Across the records below, how many lines contain the string "switching"? Give the number by itself.

(Data entries)
*** Block opens ***

$ cat src/rtl/spi_slave_port.sv
// spi_slave_port: SPI mode-0 responder exchanging bytes with the Z80 I/O bus
// clk/rst_n: system clock, async active-low reset
// bus: CPU side (TX holding write, RX/status read)
// spi_sclk/spi_cs_n/spi_mosi: async external master lines
// spi_miso/spi_miso_oe: slave data out and its drive enable
module spi_slave_port
    import spi_slave_pkg::*;
#(
    parameter logic [7:0] IDLE_FILL = DEF_IDLE_FILL
) (
    input  logic                   clk,
    input  logic                   rst_n,
    spi_slave_port_if.slave        bus,
    input  logic                   spi_sclk,
    input  logic                   spi_cs_n,
    input  logic                   spi_mosi,
    output logic                   spi_miso,
    output logic                   spi_miso_oe
);
    localparam logic [0:0] IDLE   = 1'b0;
    localparam logic [0:0] ACTIVE = 1'b1;

    logic sclk_lvl_unused, sclk_rise, sclk_fall;
    logic cs_lvl_unused, cs_rise, cs_fall;
    logic mosi, mosi_rise_unused, mosi_fall_unused;

    sync_edge #(.RST_VAL(1'b0)) u_sclk (
        .clk(clk), .rst_n(rst_n), .d_i(spi_sclk),
        .q_o(sclk_lvl_unused), .rise_o(sclk_rise), .fall_o(sclk_fall)
    );
    sync_edge #(.RST_VAL(1'b1)) u_cs (
        .clk(clk), .rst_n(rst_n), .d_i(spi_cs_n),
        .q_o(cs_lvl_unused), .rise_o(cs_rise), .fall_o(cs_fall)
    );
    sync_edge #(.RST_VAL(1'b0)) u_mosi (
        .clk(clk), .rst_n(rst_n), .d_i(spi_mosi),
        .q_o(mosi), .rise_o(mosi_rise_unused), .fall_o(mosi_fall_unused)
    );

    logic [0:0] state_q, state_d;
    logic [2:0] cnt_q, cnt_d;
    logic [7:0] rx_sh_q, rx_sh_d, rx_reg_q, rx_reg_d;
    logic [7:0] hold_q, hold_d, tx_sh_q, tx_sh_d;
    logic       rx_full_q, rx_full_d, ovr_q, ovr_d, tx_empty_q, tx_empty_d;
    logic       rd_prev_q, rd_fall, load;
    logic [7:0] status;

    assign rd_fall = rd_prev_q & ~bus.rd_data;

    always_comb begin
        state_d    = state_q;
        cnt_d      = cnt_q;
        rx_sh_d    = rx_sh_q;
        rx_reg_d   = rx_reg_q;
        hold_d     = hold_q;
        tx_sh_d    = tx_sh_q;
        tx_empty_d = tx_empty_q;
        // A read completing this cycle frees the RX register before any new byte lands.
        rx_full_d  = rx_full_q & ~rd_fall;
        ovr_d      = ovr_q & ~rd_fall;
        load       = 1'b0;
        if (cs_fall) begin
            state_d = ACTIVE;
            cnt_d   = 3'd0;
            load    = 1'b1;
        end else if (cs_rise) begin
            state_d = IDLE;
            cnt_d   = 3'd0;
        end else if (state_q == ACTIVE) begin
            if (sclk_rise) begin
                rx_sh_d = {rx_sh_q[6:0], mosi};
                cnt_d   = cnt_q + 3'd1;
                if (cnt_q == 3'd7) begin
                    if (rx_full_d) begin
                        ovr_d = 1'b1;
                    end else begin
                        rx_reg_d  = rx_sh_d;
                        rx_full_d = 1'b1;
                    end
                end
            end
            if (sclk_fall) begin
                if (cnt_q == 3'd0) load = 1'b1;
                else tx_sh_d = {tx_sh_q[6:0], 1'b0};
            end
        end
        // Shifter load uses the old holding value; a same-cycle write lands after it.
        if (load) begin
            tx_sh_d    = tx_empty_q ? IDLE_FILL : hold_q;
            tx_empty_d = 1'b1;
        end
        if (bus.wr_data) begin
            hold_d     = bus.din;
            tx_empty_d = 1'b0;
        end
    end

    always_ff @(posedge clk or negedge rst_n) begin
        if (!rst_n) begin
            state_q    <= IDLE;
            cnt_q      <= 3'd0;
            rx_sh_q    <= 8'h00;
            rx_reg_q   <= 8'h00;
            hold_q     <= 8'h00;
            tx_sh_q    <= IDLE_FILL;
            rx_full_q  <= 1'b0;
            ovr_q      <= 1'b0;
            tx_empty_q <= 1'b1;
            rd_prev_q  <= 1'b0;
        end else begin
            state_q    <= state_d;
            cnt_q      <= cnt_d;
            rx_sh_q    <= rx_sh_d;
            rx_reg_q   <= rx_reg_d;
            hold_q     <= hold_d;
            tx_sh_q    <= tx_sh_d;
            rx_full_q  <= rx_full_d;
            ovr_q      <= ovr_d;
            tx_empty_q <= tx_empty_d;
            rd_prev_q  <= bus.rd_data;
        end
    end

    always_comb begin
        status              = 8'h00;
        status[ST_RX_FULL]  = rx_full_q;
        status[ST_TX_EMPTY] = tx_empty_q;
        status[ST_OVERRUN]  = ovr_q;
        status[ST_ACTIVE]   = state_q == ACTIVE;
    end

    assign bus.dout    = bus.rd_data ? rx_reg_q : bus.rd_status ? status : 8'h00;
    assign bus.oe_n    = ~(bus.rd_data | bus.rd_status);
    assign spi_miso    = tx_sh_q[7];
    assign spi_miso_oe = state_q == ACTIVE;
endmodule

$ cat src/flat_wrapper.sv
// flat-port wrapper written by rule: the top's interface ports become plain ports
module spi_slave_port_flat import spi_slave_pkg::*;
#(
    parameter logic [7:0] IDLE_FILL = DEF_IDLE_FILL
)
  (clk, rst_n, spi_sclk, spi_cs_n, spi_mosi, spi_miso, spi_miso_oe, bus_din, bus_wr_data, bus_rd_data, bus_rd_status, bus_dout, bus_oe_n);
  spi_slave_port_if bus_i ();
  input  logic clk;
  input  logic rst_n;
  input  logic spi_sclk;
  input  logic spi_cs_n;
  input  logic spi_mosi;
  output logic spi_miso;
  output logic spi_miso_oe;
  input wire logic [$bits(bus_i.din)-1:0] bus_din;
  input wire logic [$bits(bus_i.wr_data)-1:0] bus_wr_data;
  input wire logic [$bits(bus_i.rd_data)-1:0] bus_rd_data;
  input wire logic [$bits(bus_i.rd_status)-1:0] bus_rd_status;
  output wire logic [$bits(bus_i.dout)-1:0] bus_dout;
  output wire logic [$bits(bus_i.oe_n)-1:0] bus_oe_n;
  assign bus_i.din = bus_din;
  assign bus_i.wr_data = bus_wr_data;
  assign bus_i.rd_data = bus_rd_data;
  assign bus_i.rd_status = bus_rd_status;
  assign bus_dout = bus_i.dout;
  assign bus_oe_n = bus_i.oe_n;
  spi_slave_port #(.IDLE_FILL(IDLE_FILL)) u_core (.clk(clk), .rst_n(rst_n), .bus(bus_i), .spi_sclk(spi_sclk), .spi_cs_n(spi_cs_n), .spi_mosi(spi_mosi), .spi_miso(spi_miso), .spi_miso_oe(spi_miso_oe));
endmodule
$ cat config.mk
export PLATFORM = sky130hd
export DESIGN_NAME = spi_slave_port_flat
export DESIGN_NICKNAME = d
export VERILOG_FILES = /design/src/rtl/spi_slave_pkg.sv /design/src/rtl/spi_slave_port_if.sv /design/src/rtl/spi_slave_port_sync_edge.sv /design/src/rtl/spi_slave_port.sv /design/src/flat_wrapper.sv
export SDC_FILE = /design/constraint.sdc
export NUM_CORES = 1
export LEC_CHECK = 0
export ABC_AREA = 1
export BUFFER_PORTS_ARGS = -buffer_cell sky130_fd_sc_hd__buf_2
export CAP_MARGIN = 30
export CORE_MARGIN = 4
export CORE_UTILIZATION = 35
export CTS_CLUSTER_SIZE = 16
export DETAILED_ROUTE_END_ITERATION = 8
export PLACE_DENSITY = 0.59
export SYNTH_ARGS = -nofsm -noshare
export SYNTH_HDL_FRONTEND = slang
export SYNTH_SLANG_ARGS = --single-unit
$ cat constraint.sdc
create_clock -name clk -period 1.3 [get_ports clk]
set_input_delay 0.065 -clock clk [delete_from_list [all_inputs] [get_ports clk]]
set_output_delay 0.065 -clock clk [all_outputs]
set_load 0.01 [all_outputs]
===== src/rtl/i2s_tx.sv =====
// Philips I2S transmitter: divides clk into BCLK/LRCLK and serializes one
// buffered signed stereo pair per 32-BCLK frame, flagging underruns.
module i2s_tx #(
  parameter int CLK_DIV     = 32,
  parameter int SAMPLE_BITS = 16
) (
  input  logic     clk,
  input  logic     rst_n,
  i2s_tx_if.slave  s_if,
  output logic     bclk,
  output logic     lrclk,
  output logic     sdata,
  output logic     underrun
);
  localparam int CNT_W   = (CLK_DIV > 1) ? $clog2(CLK_DIV) : 1;
  localparam int FRAME_W = 2 * SAMPLE_BITS;
  localparam logic [CNT_W-1:0] DIV_LAST = CNT_W'(CLK_DIV - 1);

  logic [CNT_W-1:0]              div_cnt_q, div_cnt_d;
  logic                          bclk_q, bclk_d;
  logic [4:0]                    slot_q, slot_d;
  logic [FRAME_W-1:0]            shift_q, shift_d;
  logic                          full_q, full_d;
  logic                          underrun_q, underrun_d;
  logic signed [SAMPLE_BITS-1:0] hold_l_q, hold_l_d;
  logic signed [SAMPLE_BITS-1:0] hold_r_q, hold_r_d;
  logic                          tick, fall_evt, load_evt, accept;

  always_comb begin
    tick      = (div_cnt_q == DIV_LAST);
    fall_evt  = tick && bclk_q;
    load_evt  = fall_evt && (slot_q == 5'd0);
    accept    = s_if.sample_valid && !full_q;

    div_cnt_d = tick ? '0 : div_cnt_q + 1'b1;
    bclk_d    = bclk_q ^ tick;
    slot_d    = fall_evt ? slot_q + 5'd1 : slot_q;

    // Load happens entering slot 1, giving the one-BCLK I2S data delay.
    shift_d = shift_q;
    if (load_evt)
      shift_d = full_q ? {hold_l_q, hold_r_q} : '0;
    else if (fall_evt)
      shift_d = {shift_q[FRAME_W-2:0], 1'b0};

    underrun_d = load_evt && !full_q;
    // A pair accepted in the load cycle was not visible to that load; it waits.
    full_d   = accept || (full_q && !load_evt);
    hold_l_d = accept ? s_if.left_in  : hold_l_q;
    hold_r_d = accept ? s_if.right_in : hold_r_q;
  end

  always_ff @(posedge clk or negedge rst_n) begin
    if (!rst_n) begin
      div_cnt_q  <= '0;
      bclk_q     <= 1'b0;
      slot_q     <= 5'd0;
      shift_q    <= '0;
      full_q     <= 1'b0;
      underrun_q <= 1'b0;
    end else begin
      div_cnt_q  <= div_cnt_d;
      bclk_q     <= bclk_d;
      slot_q     <= slot_d;
      shift_q    <= shift_d;
      full_q     <= full_d;
      underrun_q <= underrun_d;
    end
  end

  // Holding data is qualified by full_q, so it needs no reset.
  always_ff @(posedge clk) begin
    hold_l_q <= hold_l_d;
    hold_r_q <= hold_r_d;
  end

  assign bclk              = bclk_q;
  assign lrclk             = slot_q[4];
  assign sdata             = shift_q[FRAME_W-1];
  assign underrun          = underrun_q;
  assign s_if.sample_ready = !full_q;
endmodule


===== src/flat_wrapper.sv =====
// flat-port wrapper written by rule: the top's interface ports become plain ports
module i2s_tx_flat 
#(
  parameter int CLK_DIV     = 32,
  parameter int SAMPLE_BITS = 16
)
  (clk, rst_n, bclk, lrclk, sdata, underrun, s_if_left_in, s_if_right_in, s_if_sample_valid, s_if_sample_ready);
  i2s_tx_if #(.SAMPLE_BITS(SAMPLE_BITS)) s_if_i ();
  input  logic clk;
  input  logic rst_n;
  output logic bclk;
  output logic lrclk;
  output logic sdata;
  output logic underrun;
  input wire logic [$bits(s_if_i.left_in)-1:0] s_if_left_in;
  input wire logic [$bits(s_if_i.right_in)-1:0] s_if_right_in;
  input wire logic [$bits(s_if_i.sample_valid)-1:0] s_if_sample_valid;
  output wire logic [$bits(s_if_i.sample_ready)-1:0] s_if_sample_ready;
  assign s_if_i.left_in = s_if_left_in;
  assign s_if_i.right_in = s_if_right_in;
  assign s_if_i.sample_valid = s_if_sample_valid;
  assign s_if_sample_ready = s_if_i.sample_ready;
  i2s_tx #(.CLK_DIV(CLK_DIV), .SAMPLE_BITS(SAMPLE_BITS)) u_core (.clk(clk), .rst_n(rst_n), .s_if(s_if_i), .bclk(bclk), .lrclk(lrclk), .sdata(sdata), .underrun(underrun));
endmodule

===== config.mk =====
export PLATFORM = sky130hd
export DESIGN_NAME = i2s_tx_flat
export DESIGN_NICKNAME = d
export VERILOG_FILES = /design/src/rtl/i2s_tx_if.sv /design/src/rtl/i2s_tx.sv /design/src/flat_wrapper.sv
export SDC_FILE = /design/constraint.sdc
export NUM_CORES = 1
export LEC_CHECK = 0
export CAP_MARGIN = 15
export CORE_UTILIZATION = 49
export DETAILED_ROUTE_END_ITERATION = 7
export PLACE_DENSITY = 0.72
export SLEW_MARGIN = 25
export SYNTH_ARGS = -nofsm -noshare
export SYNTH_HDL_FRONTEND = slang
export SYNTH_SLANG_ARGS = --single-unit

===== constraint.sdc =====
create_clock -name clk -period 2.6 [get_ports clk]
set_clock_uncertainty 0.05 [all_clocks]
set_input_delay 0.26 -clock clk [delete_from_list [all_inputs] [get_ports clk]]
set_output_delay 0.26 -clock clk [all_outputs]
set_load 0.005 [all_outputs]
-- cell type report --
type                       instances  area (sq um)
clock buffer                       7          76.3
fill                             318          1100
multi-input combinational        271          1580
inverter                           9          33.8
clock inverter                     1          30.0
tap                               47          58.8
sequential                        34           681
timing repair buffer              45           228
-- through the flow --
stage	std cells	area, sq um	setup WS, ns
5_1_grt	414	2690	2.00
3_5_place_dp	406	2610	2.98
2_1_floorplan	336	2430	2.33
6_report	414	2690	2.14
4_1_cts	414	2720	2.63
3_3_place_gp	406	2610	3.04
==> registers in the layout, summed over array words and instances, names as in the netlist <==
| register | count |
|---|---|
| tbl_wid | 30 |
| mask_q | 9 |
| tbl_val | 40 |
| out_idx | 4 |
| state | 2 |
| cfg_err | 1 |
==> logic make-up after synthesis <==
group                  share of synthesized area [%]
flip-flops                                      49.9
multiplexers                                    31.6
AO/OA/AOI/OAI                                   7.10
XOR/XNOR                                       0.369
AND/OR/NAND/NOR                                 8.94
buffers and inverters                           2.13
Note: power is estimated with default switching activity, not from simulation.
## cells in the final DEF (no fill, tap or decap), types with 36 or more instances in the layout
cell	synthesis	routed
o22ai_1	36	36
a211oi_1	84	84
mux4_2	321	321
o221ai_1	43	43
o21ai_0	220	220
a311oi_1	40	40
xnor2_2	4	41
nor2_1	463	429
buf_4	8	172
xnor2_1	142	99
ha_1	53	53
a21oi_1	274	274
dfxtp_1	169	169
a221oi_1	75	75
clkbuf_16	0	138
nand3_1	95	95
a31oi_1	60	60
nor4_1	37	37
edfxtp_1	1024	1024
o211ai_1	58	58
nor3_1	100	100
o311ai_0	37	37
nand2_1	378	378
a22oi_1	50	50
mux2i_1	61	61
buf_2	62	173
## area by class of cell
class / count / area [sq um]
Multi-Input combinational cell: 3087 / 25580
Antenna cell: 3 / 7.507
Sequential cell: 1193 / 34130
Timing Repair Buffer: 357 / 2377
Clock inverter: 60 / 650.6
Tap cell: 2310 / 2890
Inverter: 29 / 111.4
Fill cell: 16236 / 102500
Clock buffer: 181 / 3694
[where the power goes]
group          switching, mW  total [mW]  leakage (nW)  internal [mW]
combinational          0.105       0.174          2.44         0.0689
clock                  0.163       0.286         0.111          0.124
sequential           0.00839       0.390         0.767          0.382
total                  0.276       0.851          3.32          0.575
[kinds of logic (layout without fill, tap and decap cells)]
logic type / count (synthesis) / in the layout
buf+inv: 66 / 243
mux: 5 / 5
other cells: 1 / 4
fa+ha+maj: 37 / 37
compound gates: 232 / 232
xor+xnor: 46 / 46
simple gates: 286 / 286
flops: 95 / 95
`src/rtl/uart_loader.sv`:
```
// uart_loader: 8N1 UART receiver that assembles {command, hi, lo} packets into 16-bit load words.
// Define UART_LOADER_CHECKSUM_EN to require a trailing cmd^hi^lo checksum byte in every packet.
module uart_loader #(
  parameter int CLKS_PER_BIT = 868,
  parameter int TIMEOUT_BITS = 32
) (
  input  logic        clk,
  input  logic        reset,
  input  logic        rx,
  output logic        uart_en,
  output logic [1:0]  uart_sel,
  output logic [15:0] uart_data,
  output logic        busy,
  output logic        frame_err,
  output logic        cmd_err,
  output logic [15:0] word_count
);

  localparam int CNT_W    = $clog2(CLKS_PER_BIT);
  localparam int TO_LIMIT = TIMEOUT_BITS * CLKS_PER_BIT;
  localparam int TO_W     = $clog2(TO_LIMIT + 1);

  localparam logic [CNT_W-1:0] BIT_LAST  = CNT_W'(CLKS_PER_BIT - 1);
  localparam logic [CNT_W-1:0] HALF_LAST = CNT_W'(CLKS_PER_BIT / 2 - 1);
  localparam logic [TO_W-1:0]  TO_LAST   = TO_W'(TO_LIMIT - 1);

  localparam logic [7:0] CMD_INSTR = 8'h49;
  localparam logic [7:0] CMD_DATA  = 8'h4D;
  localparam logic [1:0] SEL_NONE  = 2'd0;
  localparam logic [1:0] SEL_DATA  = 2'd1;
  localparam logic [1:0] SEL_INSTR = 2'd2;

  typedef enum logic [1:0] {
    RX_IDLE  = 2'd0,
    RX_START = 2'd1,
    RX_DATA  = 2'd2,
    RX_STOP  = 2'd3
  } rxState_t;

`ifdef UART_LOADER_CHECKSUM_EN
  typedef enum logic [1:0] {
    P_CMD = 2'd0,
    P_HI  = 2'd1,
    P_LO  = 2'd2,
    P_SUM = 2'd3
  } pktState_t;

  function automatic logic [7:0] packetSum(input logic [7:0] c, input logic [7:0] h,
                                           input logic [7:0] l);
    return c ^ h ^ l;
  endfunction
`else
  typedef enum logic [1:0] {
    P_CMD = 2'd0,
    P_HI  = 2'd1,
    P_LO  = 2'd2
  } pktState_t;
`endif

  logic             rxMeta_r, rxSync_r, rxPrev_r;
  rxState_t         rxState_r, rxStateNext_s;
  logic [CNT_W-1:0] clkCnt_r, clkCntNext_s;
  logic [2:0]       bitIdx_r, bitIdxNext_s;
  logic [7:0]       shift_r, shiftNext_s;
  logic             byteValid_s, frameErr_s;

  pktState_t        pState_r, pStateNext_s;
  logic [1:0]       pktSel_r, pktSelNext_s;
  logic [7:0]       hi_r, hiNext_s;
  logic [7:0]       lo_r, loNext_s;
  logic [TO_W-1:0]  toCnt_r, toCntNext_s;
  logic             timeout_s, deliver_s, cmdErr_s;
  logic [15:0]      deliverData_s;
`ifdef UART_LOADER_CHECKSUM_EN
  logic [7:0]       cmdByte_r, cmdByteNext_s;
`endif

  // Synchronize rx; rxPrev_r keeps the prior synchronized sample for falling-edge detection
  always_ff @(posedge clk) begin
    if (!reset) begin
      rxMeta_r <= 1'b1;
      rxSync_r <= 1'b1;
      rxPrev_r <= 1'b1;
    end else begin
      rxMeta_r <= rx;
      rxSync_r <= rxMeta_r;
      rxPrev_r <= rxSync_r;
    end
  end

  // Bit receiver next-state: mid-bit sampling, LSB first
  always_comb begin
    rxStateNext_s = rxState_r;
    clkCntNext_s  = clkCnt_r;
    bitIdxNext_s  = bitIdx_r;
    shiftNext_s   = shift_r;
    byteValid_s   = 1'b0;
    frameErr_s    = 1'b0;
    case (rxState_r)
      RX_IDLE: begin
        clkCntNext_s = {CNT_W{1'b0}};
        if (rxPrev_r && !rxSync_r) begin
          rxStateNext_s = RX_START;
          bitIdxNext_s  = 3'd0;
        end else begin
          rxStateNext_s = RX_IDLE;
        end
      end
      RX_START: begin
        if (clkCnt_r == HALF_LAST) begin
          clkCntNext_s  = {CNT_W{1'b0}};
          rxStateNext_s = rxSync_r ? RX_IDLE : RX_DATA;
        end else begin
          clkCntNext_s = clkCnt_r + CNT_W'(1);
        end
      end
      RX_DATA: begin
        if (clkCnt_r == BIT_LAST) begin
          clkCntNext_s = {CNT_W{1'b0}};
          shiftNext_s  = {rxSync_r, shift_r[7:1]};
          if (bitIdx_r == 3'd7) begin
            rxStateNext_s = RX_STOP;
          end else begin
            bitIdxNext_s = bitIdx_r + 3'd1;
          end
        end else begin
          clkCntNext_s = clkCnt_r + CNT_W'(1);
        end
      end
      RX_STOP: begin
        if (clkCnt_r == BIT_LAST) begin
          clkCntNext_s  = {CNT_W{1'b0}};
          rxStateNext_s = RX_IDLE;
          if (rxSync_r) begin
            byteValid_s = 1'b1;
          end else begin
            frameErr_s = 1'b1;
          end
        end else begin
          clkCntNext_s = clkCnt_r + CNT_W'(1);
        end
      end
      default: begin
        rxStateNext_s = RX_IDLE;
        clkCntNext_s  = {CNT_W{1'b0}};
      end
    endcase
  end

  // Bit receiver state register
  always_ff @(posedge clk) begin
    if (!reset) begin
      rxState_r <= RX_IDLE;
      clkCnt_r  <= {CNT_W{1'b0}};
      bitIdx_r  <= 3'd0;
      shift_r   <= 8'h00;
    end else begin
      rxState_r <= rxStateNext_s;
      clkCnt_r  <= clkCntNext_s;
      bitIdx_r  <= bitIdxNext_s;
      shift_r   <= shiftNext_s;
    end
  end

  // Packet next-state; the idle timer only advances while the line is between bytes
  always_comb begin
    pStateNext_s  = pState_r;
    pktSelNext_s  = pktSel_r;
    hiNext_s      = hi_r;
    loNext_s      = lo_r;
    deliver_s     = 1'b0;
    cmdErr_s      = 1'b0;
    deliverData_s = {hi_r, lo_r};
`ifdef UART_LOADER_CHECKSUM_EN
    cmdByteNext_s = cmdByte_r;
`endif
    if ((pState_r == P_CMD) || byteValid_s) begin
      toCntNext_s = {TO_W{1'b0}};
    end else if (rxState_r == RX_IDLE) begin
      toCntNext_s = toCnt_r + TO_W'(1);
    end else begin
      toCntNext_s = toCnt_r;
    end
    timeout_s = (rxState_r == RX_IDLE) && (toCnt_r == TO_LAST);

    case (pState_r)
      P_CMD: begin
        if (byteValid_s) begin
`ifdef UART_LOADER_CHECKSUM_EN
          cmdByteNext_s = shift_r;
`endif
          if (shift_r == CMD_INSTR) begin
            pktSelNext_s = SEL_INSTR;
            pStateNext_s = P_HI;
          end else if (shift_r == CMD_DATA) begin
            pktSelNext_s = SEL_DATA;
            pStateNext_s = P_HI;
          end else begin
            cmdErr_s     = 1'b1;
            pStateNext_s = P_CMD;
          end
        end else begin
          pStateNext_s = P_CMD;
        end
      end
      P_HI: begin
        if (frameErr_s || timeout_s) begin
          pStateNext_s = P_CMD;
        end else if (byteValid_s) begin
          hiNext_s     = shift_r;
          pStateNext_s = P_LO;
        end else begin
          pStateNext_s = P_HI;
        end
      end
      P_LO: begin
        if (frameErr_s || timeout_s) begin
          pStateNext_s = P_CMD;
        end else if (byteValid_s) begin
          loNext_s = shift_r;
`ifdef UART_LOADER_CHECKSUM_EN
          pStateNext_s = P_SUM;
`else
          deliver_s     = 1'b1;
          deliverData_s = {hi_r, shift_r};
          pStateNext_s  = P_CMD;
`endif
        end else begin
          pStateNext_s = P_LO;
        end
      end
`ifdef UART_LOADER_CHECKSUM_EN
      P_SUM: begin
        if (frameErr_s || timeout_s) begin
          pStateNext_s = P_CMD;
        end else if (byteValid_s) begin
          pStateNext_s = P_CMD;
          if (shift_r == packetSum(cmdByte_r, hi_r, lo_r)) begin
            deliver_s = 1'b1;
          end else begin
            cmdErr_s = 1'b1;
          end
        end else begin
          pStateNext_s = P_SUM;
        end
      end
`endif
      default: begin
        pStateNext_s = P_CMD;
      end
    endcase
  end

  // Packet state register
  always_ff @(posedge clk) begin
    if (!reset) begin
      pState_r <= P_CMD;
      pktSel_r <= SEL_NONE;
      hi_r     <= 8'h00;
      lo_r     <= 8'h00;
      toCnt_r  <= {TO_W{1'b0}};
`ifdef UART_LOADER_CHECKSUM_EN
      cmdByte_r <= 8'h00;
`endif
    end else begin
      pState_r <= pStateNext_s;
      pktSel_r <= pktSelNext_s;
      hi_r     <= hiNext_s;
      lo_r     <= loNext_s;
      toCnt_r  <= toCntNext_s;
`ifdef UART_LOADER_CHECKSUM_EN
      cmdByte_r <= cmdByteNext_s;
`endif
    end
  end

  // Registered outputs; sel/data only change on a successful delivery
  always_ff @(posedge clk) begin
    if (!reset) begin
      uart_en    <= 1'b0;
      uart_sel   <= SEL_NONE;
      uart_data  <= 16'h0000;
      busy       <= 1'b0;
      frame_err  <= 1'b0;
      cmd_err    <= 1'b0;
      word_count <= 16'h0000;
    end else begin
      uart_en   <= deliver_s;
      busy      <= (pStateNext_s != P_CMD);
      frame_err <= frameErr_s;
      cmd_err   <= cmdErr_s;
      if (deliver_s) begin
        uart_sel   <= pktSel_r;
        uart_data  <= deliverData_s;
        word_count <= word_count + 16'd1;
      end else begin
        uart_sel   <= uart_sel;
        uart_data  <= uart_data;
        word_count <= word_count;
      end
    end
  end

endmodule

```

*** Block closes ***

| OUTPUT FOR THIS EXERCISE |
2